Beginning with the line where "buf+inv,111,239" appears, repeat every remaining line of the entries exactly, the last line included.

Dataset items
━━━━━━

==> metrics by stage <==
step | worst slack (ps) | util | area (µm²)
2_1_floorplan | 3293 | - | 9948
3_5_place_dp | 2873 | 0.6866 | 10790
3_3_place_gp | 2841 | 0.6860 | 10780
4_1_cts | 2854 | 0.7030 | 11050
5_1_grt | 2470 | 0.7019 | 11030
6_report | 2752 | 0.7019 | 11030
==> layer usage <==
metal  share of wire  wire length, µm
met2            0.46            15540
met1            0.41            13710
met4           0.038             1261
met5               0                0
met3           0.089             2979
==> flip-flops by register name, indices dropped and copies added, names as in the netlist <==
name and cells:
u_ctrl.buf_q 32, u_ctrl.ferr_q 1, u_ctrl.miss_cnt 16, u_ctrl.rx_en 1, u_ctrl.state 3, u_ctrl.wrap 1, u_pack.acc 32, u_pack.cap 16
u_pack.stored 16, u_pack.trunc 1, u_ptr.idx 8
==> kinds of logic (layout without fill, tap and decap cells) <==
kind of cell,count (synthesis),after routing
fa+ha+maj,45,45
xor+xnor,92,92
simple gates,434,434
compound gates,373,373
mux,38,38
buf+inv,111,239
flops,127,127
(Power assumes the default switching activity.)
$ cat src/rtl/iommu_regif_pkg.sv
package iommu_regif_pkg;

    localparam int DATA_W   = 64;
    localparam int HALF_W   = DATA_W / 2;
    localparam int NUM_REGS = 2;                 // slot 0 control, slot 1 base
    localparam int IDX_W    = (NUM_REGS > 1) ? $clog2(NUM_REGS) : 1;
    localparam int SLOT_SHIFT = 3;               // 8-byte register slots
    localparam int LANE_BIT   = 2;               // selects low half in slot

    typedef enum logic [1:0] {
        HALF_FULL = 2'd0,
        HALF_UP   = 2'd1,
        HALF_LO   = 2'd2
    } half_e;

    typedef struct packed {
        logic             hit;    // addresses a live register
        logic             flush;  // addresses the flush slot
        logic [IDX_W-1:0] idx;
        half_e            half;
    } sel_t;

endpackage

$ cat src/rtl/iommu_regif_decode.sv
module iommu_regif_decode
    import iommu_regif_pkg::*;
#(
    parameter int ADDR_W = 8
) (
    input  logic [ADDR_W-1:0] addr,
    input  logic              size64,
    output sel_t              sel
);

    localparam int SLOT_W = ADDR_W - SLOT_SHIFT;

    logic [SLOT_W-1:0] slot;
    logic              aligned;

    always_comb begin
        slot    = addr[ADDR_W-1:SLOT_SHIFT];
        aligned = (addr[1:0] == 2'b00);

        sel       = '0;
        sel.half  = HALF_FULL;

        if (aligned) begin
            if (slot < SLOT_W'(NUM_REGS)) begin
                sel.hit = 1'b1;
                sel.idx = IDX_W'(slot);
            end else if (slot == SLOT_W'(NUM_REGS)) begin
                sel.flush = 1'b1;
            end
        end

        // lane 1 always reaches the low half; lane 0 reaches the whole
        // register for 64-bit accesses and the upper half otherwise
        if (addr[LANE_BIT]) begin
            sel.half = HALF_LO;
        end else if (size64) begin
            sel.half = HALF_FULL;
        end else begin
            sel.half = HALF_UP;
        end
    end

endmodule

━━━━━━

**Exercise answer**
buf+inv,111,239
flops,127,127
(Power assumes the default switching activity.)
$ cat src/rtl/iommu_regif_pkg.sv
package iommu_regif_pkg;

    localparam int DATA_W   = 64;
    localparam int HALF_W   = DATA_W / 2;
    localparam int NUM_REGS = 2;                 // slot 0 control, slot 1 base
    localparam int IDX_W    = (NUM_REGS > 1) ? $clog2(NUM_REGS) : 1;
    localparam int SLOT_SHIFT = 3;               // 8-byte register slots
    localparam int LANE_BIT   = 2;               // selects low half in slot

    typedef enum logic [1:0] {
        HALF_FULL = 2'd0,
        HALF_UP   = 2'd1,
        HALF_LO   = 2'd2
    } half_e;

    typedef struct packed {
        logic             hit;    // addresses a live register
        logic             flush;  // addresses the flush slot
        logic [IDX_W-1:0] idx;
        half_e            half;
    } sel_t;

endpackage

$ cat src/rtl/iommu_regif_decode.sv
module iommu_regif_decode
    import iommu_regif_pkg::*;
#(
    parameter int ADDR_W = 8
) (
    input  logic [ADDR_W-1:0] addr,
    input  logic              size64,
    output sel_t              sel
);

    localparam int SLOT_W = ADDR_W - SLOT_SHIFT;

    logic [SLOT_W-1:0] slot;
    logic              aligned;

    always_comb begin
        slot    = addr[ADDR_W-1:SLOT_SHIFT];
        aligned = (addr[1:0] == 2'b00);

        sel       = '0;
        sel.half  = HALF_FULL;

        if (aligned) begin
            if (slot < SLOT_W'(NUM_REGS)) begin
                sel.hit = 1'b1;
                sel.idx = IDX_W'(slot);
            end else if (slot == SLOT_W'(NUM_REGS)) begin
                sel.flush = 1'b1;
            end
        end

        // lane 1 always reaches the low half; lane 0 reaches the whole
        // register for 64-bit accesses and the upper half otherwise
        if (addr[LANE_BIT]) begin
            sel.half = HALF_LO;
        end else if (size64) begin
            sel.half = HALF_FULL;
        end else begin
            sel.half = HALF_UP;
        end
    end

endmodule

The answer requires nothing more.